'''

File: src/rtl/mult_share_sched.sv
// rtl/mult_share_sched.sv - round-robin scheduler sharing one shift-and-add multiplier
// Grants one requester at a time, runs one partial-product row per cycle, returns product and ID.
module mult_share_sched #(
  parameter  int NREQ = 4,
  parameter  int W    = 8,
  localparam int IDW  = $clog2(NREQ)
) (
  input  logic                clk,
  input  logic                rst_n,
  input  logic [NREQ-1:0]     req_valid,
  output logic [NREQ-1:0]     req_ready,
  input  logic [NREQ*W-1:0]   req_a,
  input  logic [NREQ*W-1:0]   req_b,
  output logic                rsp_valid,
  input  logic                rsp_ready,
  output logic [IDW-1:0]      rsp_id,
  output logic [2*W-1:0]      rsp_product,
  output logic                busy
);

  localparam int CW = (W > 1) ? $clog2(W) : 1;

  typedef enum logic [1:0] {S_IDLE, S_RUN, S_DONE} state_t;

  state_t           state_q, state_d;
  logic [W-1:0]     a_q, a_d;
  logic [W-1:0]     b_q, b_d;
  logic [2*W-1:0]   acc_q, acc_d;
  logic [CW-1:0]    cnt_q, cnt_d;
  logic [IDW-1:0]   id_q, id_d;
  logic [IDW-1:0]   last_q, last_d;
  logic             busy_q;

  logic             gnt_found;
  logic [IDW-1:0]   gnt_idx;
  logic [IDW-1:0]   cand;
  logic [2*W-1:0]   pp;

  // Cyclic search starting just after the previous winner.
  always_comb begin
    gnt_found = 1'b0;
    gnt_idx   = '0;
    cand      = '0;
    for (int k = 1; k <= NREQ; k++) begin
      cand = IDW'((int'(last_q) + k) % NREQ);
      if (!gnt_found && req_valid[cand]) begin
        gnt_found = 1'b1;
        gnt_idx   = cand;
      end
    end
  end

  assign pp = {{W{1'b0}}, a_q & {W{b_q[cnt_q]}}} << cnt_q;

  always_comb begin
    state_d   = state_q;
    a_d       = a_q;
    b_d       = b_q;
    acc_d     = acc_q;
    cnt_d     = cnt_q;
    id_d      = id_q;
    last_d    = last_q;
    req_ready = '0;
    case (state_q)
      S_IDLE: begin
        if (gnt_found) begin
          req_ready[gnt_idx] = rst_n;
          a_d     = req_a[gnt_idx*W +: W];
          b_d     = req_b[gnt_idx*W +: W];
          id_d    = gnt_idx;
          last_d  = gnt_idx;
          acc_d   = '0;
          cnt_d   = '0;
          state_d = S_RUN;
        end
      end
      S_RUN: begin
        acc_d = acc_q + pp;
        // cnt holds at W-1 on the final row instead of wrapping.
        if (cnt_q == CW'(W - 1)) begin
          state_d = S_DONE;
        end else begin
          cnt_d = cnt_q + 1'b1;
        end
      end
      S_DONE: begin
        if (rsp_ready) begin
          state_d = S_IDLE;
        end
      end
      default: state_d = S_IDLE;
    endcase
  end

  always_ff @(posedge clk or negedge rst_n) begin
    if (!rst_n) begin
      state_q <= S_IDLE;
      a_q     <= '0;
      b_q     <= '0;
      acc_q   <= '0;
      cnt_q   <= '0;
      id_q    <= '0;
      last_q  <= IDW'(NREQ - 1);
      busy_q  <= 1'b0;
    end else begin
      state_q <= state_d;
      a_q     <= a_d;
      b_q     <= b_d;
      acc_q   <= acc_d;
      cnt_q   <= cnt_d;
      id_q    <= id_d;
      last_q  <= last_d;
      busy_q  <= (state_d != S_IDLE);
    end
  end

  assign rsp_valid   = (state_q == S_DONE);
  assign rsp_product = acc_q;
  assign rsp_id      = id_q;
  assign busy        = busy_q;

endmodule

File: config.mk
export PLATFORM = sky130hd
export DESIGN_NAME = mult_share_sched
export DESIGN_NICKNAME = d
export VERILOG_FILES = /design/src/rtl/mult_share_sched.sv
export SDC_FILE = /design/constraint.sdc
export NUM_CORES = 1
export LEC_CHECK = 0
export BUFFER_PORTS_ARGS = -buffer_cell sky130_fd_sc_hd__buf_2
export CAP_MARGIN = 20
export CORE_AREA = 2 2 94 96
export CTS_CLUSTER_SIZE = 28
export DETAILED_ROUTE_END_ITERATION = 10
export DIE_AREA = 0 0 96 98
export PLACE_DENSITY = 0.66
export SLEW_MARGIN = 25
export SYNTH_ARGS = -nofsm -noshare
export SYNTH_HDL_FRONTEND = slang
export SYNTH_SLANG_ARGS = --single-unit
File: constraint.sdc
create_clock -name clk -period 6 [get_ports clk]
set_input_delay 0.9 -clock clk [delete_from_list [all_inputs] [get_ports clk]]
set_output_delay 0.9 -clock clk [all_outputs]
set_load 0.05 [all_outputs]
After elaboration in Yosys (flattened, before gate mapping)
Index checks and enable logic that the tools add are counted.
{"block": "totals", "register_bits": 42, "inputBits": 71}
{"block": "op_classes", "n_bitwise": 2, "n_eq_ne": 5, "n_shift": 3, "mux": 31, "order_cmp": 7, "n_addsub": 6, "reduce_logical": 13}
{"cell": "$shiftx A32 B6 Y8", "count": 2}
{"cell": "$pmux W16 S2", "count": 1}
{"cell": "$add A16 B16 Y16", "count": 1}
{"cell": "$mux W16", "count": 1}
{"cell": "$shl A8 B3 Y16", "count": 1}
{"cell": "$lt A2 B3 Y1 const B", "count": 5}
{"cell": "$mux W2", "count": 7}
{"cell": "$mux W1", "count": 10}
{"cell": "$and A8 B8 Y8", "count": 1}
{"cell": "$bmux W1 S2", "count": 4}
{"cell": "$mux W4", "count": 2}
{"cell": "$mux W3", "count": 2}
{"cell": "$pmux W2 S3", "count": 1}
{"cell": "$pmux W3 S2", "count": 1}
{"cell": "$add A2 B1 Y2 const B", "count": 2}
{"cell": "$add A2 B2 Y2 const B", "count": 2}
{"cell": "$and A4 B4 Y4", "count": 1}
{"cell": "$logic_and A1 B1 Y1", "count": 4}
{"cell": "$lt A3 B4 Y1 const B", "count": 1}
{"cell": "$ne A2 B2 Y1 const B", "count": 2}
{"cell": "$reduce_and A2 Y1", "count": 2}
{"cell": "$reduce_bool A2 Y1", "count": 2}
{"cell": "$add A3 B1 Y3 const B", "count": 1}
{"cell": "$bmux W1 S3", "count": 1}
{"cell": "other kinds (8)", "count": 10}

Depth between registers and ports, before layout
Gate-level depths: netlist of the first run.
{"block": "depth", "ltp_word": 20, "depth_mapped": 16}

Least setup slack after synthesis of the first run
Ideal clock, no wire load.
{"block": "synth_path", "kind": "reg2reg", "startpoint": "register cnt_q[0]", "endpoint": "register acc_q[14], in the netlist rsp_product[14]", "required_ns": 5.879, "path_buffers": 3, "stages_incl_launch_ff": 15, "setup_slack_ns": 2.582, "arrival_time_ns": 3.297, "synth_period_minus_slack_ns": 3.418, "cell_sequence": "dfrtp_1 -> clkbuf_1 -> mux4_2 -> nand2b_1 -> and2_1 -> clkbuf_1 -> nor2_1 -> ha_1 -> buf_6 -> a21o_1 -> a21o_1 -> or4b_4 -> o21ai_2 -> xnor2_1 -> a22o_1"}
{"block": "synth_between", "elab_chain_cells": 6}
{"item": "from (decl)", "line": "29", "rtl": "logic [CW-1:0] cnt_q, cnt_d;"}
{"item": "from (signal assigned)", "line": "110", "rtl": "cnt_q <= cnt_d;"}
{"item": "$bmux W1 S3", "line": "53", "rtl": "assign pp = {{W{1'b0}}, a_q & {W{b_q[cnt_q]}}} << cnt_q;"}
{"item": "$mux W1 (implied by the code)", "line": "53"}
{"item": "$and A8 B8 Y8", "line": "53"}
{"item": "$shl A8 B3 Y16 *", "line": "53"}
{"item": "$add A16 B16 Y16 *", "line": "78", "rtl": "acc_d = acc_q + pp;"}
{"item": "$pmux W16 S2 *", "line": "64", "rtl": "case (state_q)"}
{"item": "to (signal assigned)", "line": "100", "rtl": "acc_q <= '0;"}
{"item": "to (signal assigned)", "line": "109", "rtl": "acc_q <= acc_d;"}
{"item": "to (decl)", "line": "28", "rtl": "logic [2*W-1:0] acc_q, acc_d;"}
Mark *: on every way between the ends. The rest lies on a longest branch, timed or not. The select of a mux whose other input is x is not followed.
A chain may end at the register's enable or synchronous reset.

Worst setup path after layout of the first run
Same ends and word-level chain as after synthesis.

==> results.ini, run 1 <==
[status]
status=complete, no violations

[global_route]
grt_pass1_wl_um=13370
grt_usage=0.1761
antenna_found_initial=0
grt_pass1_vias=2883
grt_max_degree=45
gr-total-overflow=0

[floorplan]
die_x_um=96
die_area_um2=9408
start_util=0.3892
die_y_um=98
coreArea_um2=8466
ios=95
rows=34

[setup_path]
crit_path_max_incr_delay_ps=740
path_common_cell=a21o_1
crit_type=reg2reg
cp_data_arrival_time_ps=3850
worst_path_max_delay_cell=dfrtp_1
start_kind=flip-flop
path_max_fanout=17
crit_family=simple AND/OR/NAND/NOR gates
required_ps=6190
path_buf_inv=0
path_cells=mux4_2 -> nand2b_1 -> and2_1 -> nor2_1 -> ha_1 -> a21o_1 -> a21o_1 -> or4b_4 -> o21ai_2 -> xnor2_1 -> a22o_1
worstSetupEndpointType=flip-flop

[sta]
finalHoldViolations=0
postLayoutSetupSlackWorst_ps=2334
fmax_mhz=272.8
fin_crit_ps=3666
period_share=0.6110
final-setup-viol-count=0
tightest_slew_ps=922.2
skew_ps=4.549
relSlewSlack=0.3852
tns_ps=0
rsz0062_at_grt=no
slew_viol_final=0

[cts]
ctsHoldBuffers=0
cts_buffers=5
insertion_delay_ps=300
clock_sinks=42
postCtsResizedCells=0
cts.path.max_buffers=2
postCtsSetupBuffers=0
clock-root-buffer=clkbuf_8
htreeDepth=2
cts_tree=built
path_clk_slew_ps=80

[power]
p_leak_nw=1.891
swShare=0.4951
p_sw_mw=1.172
combPwrFrac=0.654
seqPwrFrac=0.251
peakVddDrop_v=0.0002452
power-per-cell-area_nw_per_um2=607.6
power.internal_mw=1.195
p_clk_frac=0.095

[min_path]
hold_path_class=reg2reg

[detailed_routing]
drt_iter0_markers=166
dr.pass1.iters=4
postRouteAntennaNets=0
drc=0
routed_wl_um=7932
vias=2989
vias_per_cell=5.376
wl_per_cell_um=14.27

[logic_synthesis]
synth-async-reset-ratio=1.000
yosys_warnings=0
ys_ff_latch=42
avgSynthCellArea_um2=8.928
synth_enable_flop_cells=0
synthCells=369
synth_area_um2=3294
synth_top_area_share=0.3038
synthesis.nets=459
yosys.area.top_type=dfrtp_1
yosys-top-cells-area=dfrtp_1 (30%), mux2i_1 (7.6%), ha_1 (6.8%), mux2_2 (6.8%), a21oi_1 (4.4%)
synth.distinct_cells=50
ys_seq_area_frac=0.3198
synth_flop_cell=dfrtp_1

[place]
place_ws_ps=2344
io_buffer_count=94
gp_congestion=0.8781
dpl.hpwl_um=6215

[layout]
nets=537
diodes=0
drive_gt1_frac=0.2924
area_delta_synth_final_pct=18.27

[flow_run]
maxCapViolCount=0

==> kinds of logic after synthesis <==
group | synth area share
adder cells (fa/ha/maj) | 0.07444
AND/OR/NAND/NOR | 0.1542
multiplexers | 0.1512
buffers and inverters | 0.04823
AO/OA/AOI/OAI | 0.2256
XOR/XNOR | 0.02659
flip-flops | 0.3198
==> stage by stage <==
step | cell area, um2 | util | instances | hold slack (ps) | power, mW
6_report | 3896 | 0.4602 | 556 | 490.7 | 2.367
3_5_place_dp | 3782 | 0.4468 | 548 | 466.4 | 2.147
2_1_floorplan | 3294 | - | 369 | 479.1 | 1.864
3_3_place_gp | 3782 | 0.4468 | 548 | 476.4 | 2.106
4_1_cts | 3891 | 0.4597 | 556 | 493.2 | 2.373
5_1_grt | 3896 | 0.4602 | 556 | 506.0 | 2.581
==> cell type report <==
class	instances	area (um2)
well taps	108	135.1
flip-flops and latches	42	1054
repair buffers	95	480.5
clock inverters	3	40.04
fillers	811	4569
multi-input cells	294	2085
clock buffers	5	68.82
inverters	9	33.78
==> state kept, by name, indices dropped and copies added, names as in the netlist <==
register and flops:
a_q 8, b_q 8, busy 1, cnt_q 3, last_q 2, rsp_id 2
rsp_product 16, state_q 2
==> synth_stat cells (2+ instances only) <==
library cell / instances
dfrtp_1: 40
nor2_1: 33
a21oi_1: 29
nand2_1: 28
o21ai_0: 27
mux2i_1: 25
mux2_2: 20
a22oi_1: 19
ha_1: 18
clkbuf_1: 13
a22o_1: 11
nor2b_1: 9
inv_1: 8
xnor2_1: 8
nand3_1: 7
nand2b_1: 6
a21o_1: 5
a31oi_1: 5
nor3_1: 5
nand4_1: 4
a211oi_1: 3
buf_2: 3
buf_6: 3
nand3b_1: 3
o21a_1: 3
or3_1: 3
a2111o_1: 2
and2_1: 2
buf_1: 2
buf_4: 2
dfstp_2: 2
nand4b_1: 2
xor2_1: 2
==> power groups by stage <==
| stage | Sequential (mW) | Combinational, mW | Clock [mW] |
|---|---|---|---|
| after floorplan | 0.708 | 1.16 | 0 |
| after global placement | 0.596 | 1.51 | 0 |
| after detailed placement | 0.600 | 1.55 | 0 |
| after CTS | 0.595 | 1.55 | 0.228 |
| after global routing | 0.621 | 1.72 | 0.238 |
| final | 0.594 | 1.55 | 0.225 |
==> worst paths after layout <==
kind	from	endpoint	slack [ps]	cells past startpoint
setup / recovery	cnt_q[0]	rsp_product[14]	2330	11
min in group asynchronous	rst_n	b_q[7]	580	1
hold / removal	rsp_product[15]	rsp_product[15]	490	1
hold reg to reg	rsp_product[15]	rsp_product[15]	490	1
setup reg to reg	cnt_q[0]	rsp_product[14]	2330	11
max in group asynchronous	rst_n	rsp_product[14]	5050	1
==> placed cells by master, fill, tap and decap left out, types with 3 or more instances in the layout <==
master / n
a211oi_1: 3
nand2_1: 28
nor2b_1: 9
a22o_1: 11
nand2b_1: 6
o21ai_0: 27
xnor2_1: 8
o21a_1: 3
nand4_1: 4
nor2_1: 32
nor3_1: 5
a22oi_1: 19
nand3b_1: 3
mux2i_1: 25
ha_1: 18
dfrtp_1: 40
a21o_1: 5
or3_1: 3
nand3_1: 7
mux2_2: 20
inv_1: 8
a31oi_1: 5
buf_2: 93
a21oi_1: 29
clkbuf_8: 5
==> per-layer routing <==
layer	vias up	GRT usage	wire length (um)
li1	1518	-	-
met3	10	0.03627	461
met1	1361	0.2390	3753
met2	100	0.2842	3610
met4	0	0.04615	106
met5	-	0	0
(Power assumes the default switching activity.)
==> run 2, diff against run 1 <==
Clock period 6 ns to 3.82 ns, I/O delays scaled along.
==> run 2 against run 1 <==
Sequential power rose by 49%. Die area did not move. Largest power group unchanged. Maximum frequency rose by 13%. Highest routed layer unchanged. Utilization rose by 0.43 points. Setup slack got worse by 1800 ps. Design area rose by 0.93%. Routed wire length rose by 1.5%. Combinational power rose by 63%. Critical endpoint unchanged. Critical path type unchanged.
==> results.ini, run 2 (synthesis results as in run 1) <==
[detailed_routing]
routed_wl_um=8048
drc=0
wl_per_cell_um=14.35
dr.pass1.iters=4
drt_iter0_markers=110
postRouteAntennaNets=0
vias=3058
vias_per_cell=5.451

[sta]
fmax_mhz=308.1
period_share=0.8496
rsz0062_at_grt=no
relSlewSlack=0.5129
tightest_slew_ps=725.0
fin_crit_ps=3245
final-setup-viol-count=0
finalHoldViolations=0
skew_ps=4.773
tns_ps=0
slew_viol_final=0

[cts]
clock_sinks=42
clock-root-buffer=clkbuf_8
postCtsSetupBuffers=0
path_clk_slew_ps=80
ctsHoldBuffers=0
cts_buffers=5
cts.path.max_buffers=2
cts_tree=built
insertion_delay_ps=290
htreeDepth=2
postCtsResizedCells=0

[global_route]
antenna_found_initial=0
gr-total-overflow=0
grt_max_degree=42
grt_pass1_wl_um=13480
grt_pass1_vias=2824
grt_usage=0.1755

[status]
status=complete, no violations

[place]
place_area_um2=3820
gp_congestion=0.9219
dpl.hpwl_um=6386
io_buffer_count=94

[power]
p_sw_mw=1.858
combPwrFrac=0.671
peakVddDrop_v=0.0003188
seqPwrFrac=0.236
p_leak_nw=1.907
p_clk_frac=0.094
finalPower_mw=3.760
power.internal_mw=1.902
power-per-cell-area_nw_per_um2=956.0
swShare=0.4942

[floorplan]
die_y_um=98
die_area_um2=9408
rows=34
ios=95
start_util=0.3892
die_x_um=96
coreArea_um2=8466

[setup_path]
worstSetupEndpointType=flip-flop
crit_start=cnt_q[0]
required_ps=4010
rr_startpoint=cnt_q[0]
crit_type=reg2reg
path_max_fanout=10
start_kind=flip-flop
cp_data_arrival_time_ps=3430

[layout]
final_common_cell=buf_2
multi_input_area_um2=2085
fillers=805
register_area_um2=1054
utilization=0.4645
largest_reg_flops=16
nets=542
drive_gt1_frac=0.2980
diodes=0
final_area_um2=3933
area_delta_synth_final_pct=19.37
most-common-layout-cells=buf_2 (94), dfrtp_1 (40), nor2_1 (32)

[flow_run]
maxCapViolCount=0

[min_path]
hold_path_class=in2async

[run 2: area by class of cell]
| cell class | instances | share of cell area |
|---|---|---|
| multi-input combinational | 294 | 0.5301 |
| sequential | 42 | 0.2679 |
| timing repair buffer | 100 | 0.1311 |
| tap | 108 | 0.03436 |
| clock buffer | 6 | 0.01845 |
| clock inverter | 2 | 0.009545 |
| inverter | 9 | 0.008591 |
[run 2: final timing paths]
path,end,cells past startpoint,slack (ps)
min in group clk,rsp_product[15],1,490
worst max register to register,rsp_product[14],11,570
worst min-delay path,rsp_id[0],1,50
worst max-delay path,rsp_product[14],11,570
max in group asynchronous,last_q[1],2,3070
worst min register to register,rsp_product[15],1,490
[run 2: worst max-delay path, stage by stage, from the launching register on]
cell	delay (ps)
dfrtp_1	380
mux4_2	520
nand2b_1	170
and2_1	270
nor2_1	90
ha_1	390
a21o_1	230
a21o_1	210
or4b_4	490
o21ai_2	130
xnor2_1	70
a22o_1	190
[run 2: through the flow]
stage               worst slack (ps)  hold slack [ps]  std cells
CTS                            577.1            45.73        561
floorplan                      401.6            277.4        369
finish                         574.5            53.37        561
global route                   391.9            46.79        561
detailed placement             578.9            369.3        553
global placement               664.9            370.5        553
[run 2: power by group through the flow]
stage | Combinational (mW) | Sequential [mW] | Clock, mW
finish | 2.52 | 0.886 | 0.353
detailed placement | 2.51 | 0.895 | 0
global placement | 2.46 | 0.891 | 0
global route | 2.80 | 0.915 | 0.378
CTS | 2.52 | 0.886 | 0.362
floorplan | 1.82 | 1.11 | 0
[run 2: routing by layer]
layer | vias up | wire, um | GRT usage | part of all wire
li1 | 1531 | - | - | -
met5 | - | 0 | 0 | 0
met4 | 0 | 109 | 0.04396 | 0.014
met1 | 1382 | 3717 | 0.2472 | 0.46
met2 | 132 | 3664 | 0.2762 | 0.46
met3 | 13 | 557 | 0.03318 | 0.069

'''

(Work item): Look through the material for "block". Copy each line that has it.

(Solved problem):
{"block": "totals", "register_bits": 42, "inputBits": 71}
{"block": "op_classes", "n_bitwise": 2, "n_eq_ne": 5, "n_shift": 3, "mux": 31, "order_cmp": 7, "n_addsub": 6, "reduce_logical": 13}
{"block": "depth", "ltp_word": 20, "depth_mapped": 16}
{"block": "synth_path", "kind": "reg2reg", "startpoint": "register cnt_q[0]", "endpoint": "register acc_q[14], in the netlist rsp_product[14]", "required_ns": 5.879, "path_buffers": 3, "stages_incl_launch_ff": 15, "setup_slack_ns": 2.582, "arrival_time_ns": 3.297, "synth_period_minus_slack_ns": 3.418, "cell_sequence": "dfrtp_1 -> clkbuf_1 -> mux4_2 -> nand2b_1 -> and2_1 -> clkbuf_1 -> nor2_1 -> ha_1 -> buf_6 -> a21o_1 -> a21o_1 -> or4b_4 -> o21ai_2 -> xnor2_1 -> a22o_1"}
{"block": "synth_between", "elab_chain_cells": 6}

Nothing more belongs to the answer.